The categorisation of share dealing profits should be either trading, meaning a Case I categorisation, or investment, meaning Capital Gains Tax (CGT) rules apply.

Individuals categorised as carrying on a trade for share dealing purposes are subject to tax at a combined rate of up to 55 percent. This contrasts with the CGT rate of 33 percent for investment gains. Trading losses can offset profits of the same trade. Finance Act 2014 limited the “sideways” offset of trade losses against other income. Where an individual is trading in a “non active capacity”, then such offset is capped at €31,750 per year for most trades. This is a statutory test and includes a requirement that the individual be personally engaged in the activities for an average of at least 10 hours a week. In contrast, CGT losses are available to shelter other capital gains but there is generally no restriction on the type of offset, so for example property losses could offset share gains. Loss restrictions apply in circumstances involving connected party disposals, development land etc.

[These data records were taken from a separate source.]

<file path="src/verilog/tlbArrayPkg.sv">
// tlb array geometry constants and field types
package tlbArrayPkg;

  // ********************
  // array geometry
  // ********************

  // entries in the unified tlb
  localparam int numEntries = 64;
  // entry index width follows the entry count
  localparam int addrWidth = $clog2(numEntries);

  // tag field widths as seen on the array ports
  localparam int epnWidth = 22;
  localparam int tidWidth = 8;
  localparam int dSizeWidth = 7;

  // data port width and the width of one background
  localparam int bgWidth = 2;

  // ********************
  // field types
  // ********************

  // entry index
  typedef logic [addrWidth-1:0] addrT;
  // effective page number
  typedef logic [epnWidth-1:0] epnT;
  // translation id
  typedef logic [tidWidth-1:0] tidT;
  // page size field
  typedef logic [dSizeWidth-1:0] dSizeT;
  // data background and array data word
  typedef logic [bgWidth-1:0] bgT;

endpackage
</file>
<file path="src/verilog/bistSeqPkg.sv">
// bist algorithm enums, background table and error vector type
package bistSeqPkg;

  // sequencer phases with one sweep over the array each
  typedef enum logic [2:0] {phIdle, phWrite, phRead, phLookup, phDone} phaseE;

  // request kind travelling down the pipeline
  typedef enum logic [1:0] {opNone, opWrite, opRead, opLookup} opE;

  // ********************
  // backgrounds
  // ********************

  localparam int numIters = 4;
  typedef logic [$clog2(numIters)-1:0] iterT;

  // solid zeros, solid ones, then the two checkerboards
  localparam tlbArrayPkg::bgT bgTable [numIters] = '{2'b00, 2'b11, 2'b01, 2'b10};

  // sticky error vector and its bit positions
  typedef logic [2:0] errT;
  localparam int errTagBit = 2;
  localparam int errDataBit = 1;
  localparam int errCtrlBit = 0;

endpackage

</file>
<file path="src/verilog/tlbBistTop.sv">
// tlb bist top with sequencer, pattern and checker stages
`timescale 1ns/1ps

module tlbBistTop
(
  input  logic               BIST_Osc,
  input  logic               resetL2,
  input  logic               testMode_i,
  input  logic               tagComp_i,
  input  logic               dataComp_i,
  input  logic               utlbMiss_i,
  input  tlbArrayPkg::addrT  utlbIndex_i,
  output logic               bistWrEn_o,
  output logic               bistRdEn_o,
  output logic               bistLookupEn_o,
  output tlbArrayPkg::addrT  bistAddr_o,
  output tlbArrayPkg::bgT    bistData_o,
  output tlbArrayPkg::epnT   bistEpnEa_o,
  output tlbArrayPkg::tidT   bistTid_o,
  output tlbArrayPkg::dSizeT bistDSize_o,
  output logic               bistDt_o,
  output logic               tagErr_o,
  output logic               dataErr_o,
  output logic               ctrlErr_o,
  output logic               bistDone_o
);

  import tlbArrayPkg::*;
  import bistSeqPkg::*;

  // sequencer to pattern stage
  opE   seqOp;
  addrT seqAddr;
  bgT   seqBg;
  logic seqLast;
  // pattern stage to checker
  opE   reqOp;
  logic reqLast;
  errT  err;

  bistSequencer seq_i
  (
    .BIST_Osc   (BIST_Osc),
    .resetL2    (resetL2),
    .testMode_i (testMode_i),
    .op_o       (seqOp),
    .addr_o     (seqAddr),
    .bg_o       (seqBg),
    .lastOp_o   (seqLast)
  );

  bistPatternGen pat_i
  (
    .BIST_Osc   (BIST_Osc),
    .resetL2    (resetL2),
    .op_i       (seqOp),
    .addr_i     (seqAddr),
    .bg_i       (seqBg),
    .lastOp_i   (seqLast),
    .wrEn_o     (bistWrEn_o),
    .rdEn_o     (bistRdEn_o),
    .lookupEn_o (bistLookupEn_o),
    .addr_o     (bistAddr_o),
    .data_o     (bistData_o),
    .epnEa_o    (bistEpnEa_o),
    .tid_o      (bistTid_o),
    .dSize_o    (bistDSize_o),
    .dt_o       (bistDt_o),
    .op_o       (reqOp),
    .lastOp_o   (reqLast)
  );

  // checker takes the address as driven to the array
  bistResultCheck chk_i
  (
    .BIST_Osc    (BIST_Osc),
    .resetL2     (resetL2),
    .op_i        (reqOp),
    .addr_i      (bistAddr_o),
    .lastOp_i    (reqLast),
    .tagComp_i   (tagComp_i),
    .dataComp_i  (dataComp_i),
    .utlbMiss_i  (utlbMiss_i),
    .utlbIndex_i (utlbIndex_i),
    .err_o       (err),
    .done_o      (bistDone_o)
  );

  assign tagErr_o = err[errTagBit];
  assign dataErr_o = err[errDataBit];
  assign ctrlErr_o = err[errCtrlBit];

endmodule

</file>
<file path="src/verilog/bistResultCheck.sv">
// response alignment, sticky error capture and done flag
`timescale 1ns/1ps

module bistResultCheck
(
  input  logic              BIST_Osc,
  input  logic              resetL2,
  input  bistSeqPkg::opE    op_i,
  input  tlbArrayPkg::addrT addr_i,
  input  logic              lastOp_i,
  input  logic              tagComp_i,
  input  logic              dataComp_i,
  input  logic              utlbMiss_i,
  input  tlbArrayPkg::addrT utlbIndex_i,
  output bistSeqPkg::errT   err_o,
  output logic              done_o
);

  import tlbArrayPkg::*;
  import bistSeqPkg::*;

  // request as seen in the response cycle
  opE   opQ;
  addrT addrQ;
  logic lastQ;
  // errors found in this response
  errT  errNow;

  // ********************
  // alignment
  // ********************

  // array answers one cycle after the request
  always_ff @(posedge BIST_Osc)
  begin
    if (!resetL2)
    begin
      opQ <= opNone;
      lastQ <= 1'b0;
    end
    else
    begin
      opQ <= op_i;
      lastQ <= lastOp_i;
    end
  end

  // expected lookup index
  always_ff @(posedge BIST_Osc)
  begin
    addrQ <= addr_i;
  end

  // ********************
  // compare
  // ********************

  always_comb
  begin
    errNow = '0;
    // read compares the stored tag and data against the request
    errNow[errTagBit] = (opQ == opRead) && !tagComp_i;
    errNow[errDataBit] = (opQ == opRead) && !dataComp_i;
    // every tag is unique, so a lookup must hit its own entry
    errNow[errCtrlBit] = (opQ == opLookup) && (utlbMiss_i || (utlbIndex_i != addrQ));
  end

  // sticky until reset
  always_ff @(posedge BIST_Osc)
  begin
    if (!resetL2)
    begin
      err_o <= '0;
      done_o <= 1'b0;
    end
    else
    begin
      err_o <= err_o | errNow;
      // last lookup checked in the same cycle
      if (lastQ)
      begin
        done_o <= 1'b1;
      end
    end
  end

endmodule

</file>
<file path="src/verilog/bistPatternGen.sv">
// request register with strobe decode and background expansion
`timescale 1ns/1ps

module bistPatternGen
(
  input  logic               BIST_Osc,
  input  logic               resetL2,
  input  bistSeqPkg::opE     op_i,
  input  tlbArrayPkg::addrT  addr_i,
  input  tlbArrayPkg::bgT    bg_i,
  input  logic               lastOp_i,
  output logic               wrEn_o,
  output logic               rdEn_o,
  output logic               lookupEn_o,
  output tlbArrayPkg::addrT  addr_o,
  output tlbArrayPkg::bgT    data_o,
  output tlbArrayPkg::epnT   epnEa_o,
  output tlbArrayPkg::tidT   tid_o,
  output tlbArrayPkg::dSizeT dSize_o,
  output logic               dt_o,
  output bistSeqPkg::opE     op_o,
  output logic               lastOp_o
);

  import tlbArrayPkg::*;
  import bistSeqPkg::*;

  // background copies per field
  localparam int tidReps = $bits(tidT) / $bits(bgT);
  localparam int attrReps = ($bits(dSizeT) + 1) / $bits(bgT);
  // epn keeps the entry address in its low bits
  localparam int epnReps = ($bits(epnT) - $bits(addrT)) / $bits(bgT);

  logic reqValid;

  assign reqValid = (op_i != opNone);

  // strobes and alignment tags
  always_ff @(posedge BIST_Osc)
  begin
    if (!resetL2)
    begin
      wrEn_o <= 1'b0;
      rdEn_o <= 1'b0;
      lookupEn_o <= 1'b0;
      op_o <= opNone;
      lastOp_o <= 1'b0;
    end
    else
    begin
      // a stall arrives as opNone and gives a bubble
      wrEn_o <= (op_i == opWrite);
      rdEn_o <= (op_i == opRead);
      lookupEn_o <= (op_i == opLookup);
      op_o <= op_i;
      lastOp_o <= lastOp_i;
    end
  end

  // ********************
  // payload expansion
  // ********************

  always_ff @(posedge BIST_Osc)
  begin
    // bus holds its last value through bubbles
    if (reqValid)
    begin
      addr_o <= addr_i;
      data_o <= bg_i;
      tid_o <= {tidReps{bg_i}};
      {dSize_o, dt_o} <= {attrReps{bg_i}};
      epnEa_o <= {{epnReps{bg_i}}, addr_i};
    end
  end

endmodule

</file>
<file path="src/verilog/bistSequencer.sv">
// bist sequencer fsm with phase, iteration and address counters
`timescale 1ns/1ps

module bistSequencer
(
  input  logic               BIST_Osc,
  input  logic               resetL2,
  input  logic               testMode_i,
  output bistSeqPkg::opE     op_o,
  output tlbArrayPkg::addrT  addr_o,
  output tlbArrayPkg::bgT    bg_o,
  output logic               lastOp_o
);

  import tlbArrayPkg::*;
  import bistSeqPkg::*;

  phaseE phase;
  addrT  addr;
  iterT  iter;
  logic  issue;
  logic  lastAddr;
  logic  lastIter;

  // an op goes out every cycle of an active sweep unless test mode drops
  assign issue = testMode_i && (phase == phWrite || phase == phRead || phase == phLookup);
  assign lastAddr = (addr == addrT'(numEntries - 1));
  assign lastIter = (iter == iterT'(numIters - 1));

  // ********************
  // state update
  // ********************

  always_ff @(posedge BIST_Osc)
  begin
    if (!resetL2)
    begin
      phase <= phIdle;
      addr <= '0;
      iter <= '0;
    end
    // low test mode freezes everything
    else if (testMode_i)
    begin
      case (phase)
        phIdle:
        begin
          phase <= phWrite;
          addr <= '0;
          iter <= '0;
        end
        phWrite:
        begin
          // address wraps to 0 at the end of each sweep
          addr <= addr + 1'b1;
          if (lastAddr)
          begin
            phase <= phRead;
          end
        end
        phRead:
        begin
          addr <= addr + 1'b1;
          if (lastAddr)
          begin
            phase <= phLookup;
          end
        end
        phLookup:
        begin
          addr <= addr + 1'b1;
          if (lastAddr)
          begin
            // next background or finish
            if (lastIter)
            begin
              phase <= phDone;
            end
            else
            begin
              phase <= phWrite;
              iter <= iter + 1'b1;
            end
          end
        end
        // done holds until reset
        default:
        begin
        end
      endcase
    end
  end

  // ********************
  // issued operation
  // ********************

  always_comb
  begin
    op_o = opNone;
    if (issue)
    begin
      case (phase)
        phWrite: op_o = opWrite;
        phRead: op_o = opRead;
        default: op_o = opLookup;
      endcase
    end
  end

  assign addr_o = addr;
  // background of the current iteration
  assign bg_o = bgTable[iter];
  // final lookup of the last background
  assign lastOp_o = issue && (phase == phLookup) && lastAddr && lastIter;

endmodule

</file>
<file path="config.mk">
export PLATFORM = sky130hd
export DESIGN_NAME = tlbBistTop
export DESIGN_NICKNAME = d
export VERILOG_FILES = /design/src/verilog/tlbArrayPkg.sv /design/src/verilog/bistSeqPkg.sv /design/src/verilog/tlbBistTop.sv /design/src/verilog/bistResultCheck.sv /design/src/verilog/bistPatternGen.sv /design/src/verilog/bistSequencer.sv
export SDC_FILE = /design/constraint.sdc
export NUM_CORES = 1
export LEC_CHECK = 0
export BUFFER_PORTS_ARGS = -buffer_cell sky130_fd_sc_hd__buf_2
export CORE_ASPECT_RATIO = 1.25
export CORE_MARGIN = 5
export CORE_UTILIZATION = 45
export DETAILED_ROUTE_END_ITERATION = 8
export HOLD_SLACK_MARGIN = 0.15
export PLACE_DENSITY = 0.87
export SETUP_SLACK_MARGIN = 0.3
export SLEW_MARGIN = 20
export SYNTH_ARGS = -nofsm -noshare
export SYNTH_HDL_FRONTEND = slang
export SYNTH_SLANG_ARGS = --single-unit
export TNS_END_PERCENT = 20
</file>
<file path="constraint.sdc">
create_clock -name BIST_Osc -period 1.93 [get_ports BIST_Osc]
set_clock_uncertainty 0.05 [all_clocks]
set_input_delay 0.0965 -clock BIST_Osc [delete_from_list [all_inputs] [get_ports BIST_Osc]]
set_output_delay 0.0965 -clock BIST_Osc [all_outputs]
set_load 0.005 [all_outputs]
</file>
==> metrics.md <==
| Metric | Value |
|---|---|
| Outcome | `finished clean` |
| Worst setup path class | `reg -> reg` |
| DRT Pass-1 Iters | `6` |
| Peak VDD IR | `roughly 0.38 mV` |
| Fin crit period | `1.477 ns` |
| Die X | `roughly 64 um` |
| Share of cells above drive strength 1 | `between 40% and 50%` |
| Seq pwr share | `a little under three fifths` |
| Min-delay src | `testMode_i` |
| Total track usage | `between 10% and 20%` |
| Fmax | `a little under 700 MHz` |
| Final hold vios | `0` |
| Warnings, synthesis | `0` |
| Sw frac | `approximately a fifth` |
| Die area | `about 0.005 mm2` |
| Clk buf depth | `2` |
| Leak | `between 0.8 and 0.9 nW` |
| Syn Area/Cell | `10.61 um2` |
| Internal power | `1.165 mW` |
| Crit-path cells | `ha_1, nor2b_1, a41oi_1, o211ai_1, o41ai_2` |
| Initial antenna violation count | `0` |
| GRT Residual Overflow | `0` |
| Max-Cap Viols | `0` |
| Inserted Clock Buffers | `5` |
| Core Box Area | `between 0.003 and 0.004 mm2` |
| RSZ-0062 raised after global routing | `false` |
| Largest net degree at the start of global routing | `19` |
| Syn_nets | `between 150 and 200` |
| Worst slew pin tran | `0.3582 ns` |
| Worst hold-check path type | `in -> reg` |
| EDFF count, synth | `8` |
| DPL Wire Length | `approximately 2200 um` |
| Iteration-0 DRC Markers | `28` |
| CP Data Arrival Time | `approximately 1.6 ns` |
| Setup crit end kind | `flip-flop` |
| CP Launch Point | `seq_i.iter[0]` |
| Power density cells | `about 780 mW/mm2` |
| Clk pwr share | `between 30% and 40%` |
| Commonest non-fill, non-tap cell in the layout | `buf_2` |
| CP max FO | `4` |
| Rows | `24` |
| Crit path required time | `between 2 and 2.5 ns` |
| Vias in the first global route | `slightly above 1,000` |
| Synth Cell Area | `around 0.0017 mm2` |
| CTS sink cnt | `38` |
| Slew HR | `75.90%` |
| #FFs+latches synth | `38` |
| Die Span Y | `a little under 80 um` |
| CP max-delay cell | `dfxtp_1` |
| Vias per cell | `around 5` |
| Final slew viol count | `0` |
| H-tree depth | `2` |
| Clk slew on worst S/H paths | `roughly 0.070 ns` |
| WL per Instance | `12.95 um` |
| Number of port buffers | `64` |
| Worst r2r src | `seq_i.iter[0]` |
| Critical Path Source Type | `flip-flop` |
| Area of the multi-input gates | `approximately 520 um2` |
| Final hold slack | `approximately 0.20 ns` |
| Vias | `between 1,000 and 1,500` |
| ANT cells | `0` |
| CTS tree | `done` |
| Fillers | `~300` |
| Most used DFF post-synth | `dfxtp_1` |
| Async set-reset flop share out of synthesis | `0%` |
| Area growth syn-to-layout | `13.52%` |
| Final net count | `207` |
| Final period utilization | `between 70% and 80%` |
| Clk Latency, worst-skew pair | `0.28 ns` |
| Storage cell area | `840.8 um2` |
| First-pass GRT wire length | `between 4000 and 5000 um` |
| Most frequent cells in the layout | `buf_2, dfxtp_1, nor2_1` |
| Post-CTS setup buffer count | `0` |
| DR DRC count | `0` |
| Initial core utilization | `between 40% and 50%` |
| GP Congestion | `about 0.8` |
| Synth unique cells | `36` |
| Slowest stage delay, CP | `about 0.35 ns` |
| TNS Setup | `0 ns` |
| Root Driver | `clkbuf_8` |
| Logic gate share of total power | `6.8%` |
| Routed WL | `approximately 3000 um` |
| Synthesized instance count | `around 160` |
| Sw Pwr | `roughly 0.32 mW` |
| Post-route antenna net violation count | `0` |
| Io pins | `65` |
| # setup viols final | `0` |
| Post-synthesis sequential area ratio | `50.49%` |
## layout make-up
class | instances | share of cell area, %
sequential | 38 | 44.47
tap | 39 | 2.581
timing repair buffer | 72 | 20.78
clock inverter | 1 | 0.2647
clock buffer | 7 | 4.567
multi-input combinational | 76 | 27.33
## cells in the mapped netlist, types with 3 or more instances
cell	instances	area share [%]
nand2_1	6	1.4
nor2_1	11	2.5
xnor2_1	5	2.6
buf_4	38	17
edfxtp_1	8	14
buf_2	3	0.90
nor2b_1	5	1.9
nor3_1	3	0.90
nand4_1	5	1.9
xor2_1	6	3.2
and2_1	5	1.9
o21a_1	5	2.3
dfxtp_1	30	36
## state kept, by name (all words and copies together) (netlist names)
signal and cells:
pat_i.epnEa_o 6, seq_i.iter 2, pat_i.dSize_o 2, chk_i.addrQ 6, pat_i.wrEn_o 1, seq_i.phase 3
chk_i.opQ 2, chk_i.done_o 1, seq_i.addr_o 6, pat_i.lastOp_o 1, pat_i.rdEn_o 1, chk_i.lastQ 1
pat_i.lookupEn_o 1, chk_i.err_o 3, pat_i.op_o 2
## per-stage QoR
step | instance area [um2] | utilization, % | cells | total power, mW | setup slack [ns]
2_1_floorplan | 1665 | - | 157 | 0.9318 | 0.5054
3_3_place_gp | 1749 | 49.36 | 220 | 0.9517 | 0.5590
3_5_place_dp | 1749 | 49.36 | 220 | 0.9550 | 0.4829
4_1_cts | 1891 | 53.35 | 233 | 1.495 | 0.4654
5_1_grt | 1891 | 53.35 | 233 | 1.556 | 0.3452
6_report | 1891 | 53.35 | 233 | 1.481 | 0.4528
## worst max-delay path, delay by kind of cell, from the launching register on
family	cells	cell delay (ns)
AOI/OAI and AO/OA	3	0.48
DFF	1	0.35
adders and majority gates	1	0.24
and+or+nand+nor	1	0.23
## what timing repair did
| action | CTS | global route |
|---|---|---|
| endpoints found under the hold margin | 3 | 0 |
| hold buffers | 5 | 0 |
| resized for setup | 0 | 0 |
## final timing paths
path | endpoint | slack, ns | depth (start not counted)
setup / recovery | seq_i.iter[0] | 0.45 | 5
hold / removal | seq_i.phase[2] | 0.20 | 4
setup reg to reg | seq_i.iter[0] | 0.45 | 5
hold reg to reg | chk_i.addrQ[3] | 0.34 | 0
## power by group through the flow
stage	sequential [mW]	clock (mW)	combinational [mW]
6_report	0.842	0.539	0.100
5_1_grt	0.844	0.602	0.110
4_1_cts	0.842	0.553	0.101
3_5_place_dp	0.859	0	0.0956
3_3_place_gp	0.858	0	0.0935
2_1_floorplan	0.855	0	0.0766
## layer usage
layer / global-route usage [%] / wire length [um] / up-vias
li1: - / - / 564
met1: 12.82 / 1127 / 523
met2: 22.11 / 1543 / 60
met3: 4.286 / 296 / 5
met4: 6.342 / 49 / 0
met5: 0 / 0 / -
## logic make-up (layout without fill, tap and decap cells)
logic type,count (synthesis),count (layout),synth area share (%)
simple gates,47,47,16.08
compound gates,15,15,7.063
flops,38,38,50.49
fa+ha+maj,2,2,1.502
xor+xnor,11,11,5.785
mux,1,1,0.6011
buf+inv,43,80,18.48
Power figures use the tool's default switching activity.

For companies, trading categorisation brings entitlement to the 12.5 percent rate on such profits. If assets are held as investment and not trading, then tax at the CGT rate of 33 percent applies to gains on disposals.

For both individuals and companies, there are other nuances which could have impact. To determine Case I income, the starting point is accounting profits, and this can mean (for example) that unrealized gains are taxable. This is in contrast with investment profits which are taxable only on a realized basis. Furthermore, only specific deductions are available against CGT gains but for trading gains, the allowable deductions can be broader, driven mainly by the wholly and exclusively criterion.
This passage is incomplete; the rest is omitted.